What lines in the records include the string "setup"? Return each one.

§ RECORDS SHOWN:
• • • •
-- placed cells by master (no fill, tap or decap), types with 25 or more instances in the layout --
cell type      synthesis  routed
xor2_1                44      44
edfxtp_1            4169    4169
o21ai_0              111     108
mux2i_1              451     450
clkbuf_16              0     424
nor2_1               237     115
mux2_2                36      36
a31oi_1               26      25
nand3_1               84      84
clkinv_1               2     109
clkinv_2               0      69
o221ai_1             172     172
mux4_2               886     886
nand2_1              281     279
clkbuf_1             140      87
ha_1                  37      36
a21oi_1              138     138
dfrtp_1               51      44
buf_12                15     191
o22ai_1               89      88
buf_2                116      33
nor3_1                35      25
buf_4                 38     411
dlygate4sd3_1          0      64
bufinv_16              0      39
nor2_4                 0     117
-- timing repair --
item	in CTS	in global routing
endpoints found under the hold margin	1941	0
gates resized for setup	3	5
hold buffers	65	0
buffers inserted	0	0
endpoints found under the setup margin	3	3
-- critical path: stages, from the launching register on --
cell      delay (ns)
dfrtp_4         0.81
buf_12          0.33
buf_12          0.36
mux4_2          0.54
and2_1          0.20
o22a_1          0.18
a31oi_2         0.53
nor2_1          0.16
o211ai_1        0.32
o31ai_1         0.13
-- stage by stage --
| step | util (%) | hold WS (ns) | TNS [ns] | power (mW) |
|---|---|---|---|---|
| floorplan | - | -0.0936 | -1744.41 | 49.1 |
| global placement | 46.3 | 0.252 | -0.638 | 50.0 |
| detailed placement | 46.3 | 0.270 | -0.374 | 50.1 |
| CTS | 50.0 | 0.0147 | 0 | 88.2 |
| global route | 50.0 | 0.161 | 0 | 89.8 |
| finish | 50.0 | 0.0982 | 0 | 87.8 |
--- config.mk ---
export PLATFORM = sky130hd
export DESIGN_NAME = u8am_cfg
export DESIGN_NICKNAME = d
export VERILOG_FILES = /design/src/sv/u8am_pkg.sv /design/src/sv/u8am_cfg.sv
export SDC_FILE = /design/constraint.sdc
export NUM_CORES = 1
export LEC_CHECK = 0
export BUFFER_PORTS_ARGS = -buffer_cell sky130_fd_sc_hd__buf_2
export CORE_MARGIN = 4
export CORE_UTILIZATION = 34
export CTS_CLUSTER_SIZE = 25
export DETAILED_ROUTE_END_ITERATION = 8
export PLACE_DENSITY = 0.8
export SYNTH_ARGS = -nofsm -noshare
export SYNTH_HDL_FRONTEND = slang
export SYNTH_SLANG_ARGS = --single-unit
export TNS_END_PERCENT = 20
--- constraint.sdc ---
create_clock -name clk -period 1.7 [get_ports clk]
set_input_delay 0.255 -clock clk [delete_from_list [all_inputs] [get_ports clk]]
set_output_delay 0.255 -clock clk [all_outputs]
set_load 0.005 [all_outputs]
• • • •
§ RESULT OF THE TASK:
gates resized for setup	3	5
endpoints found under the setup margin	3	3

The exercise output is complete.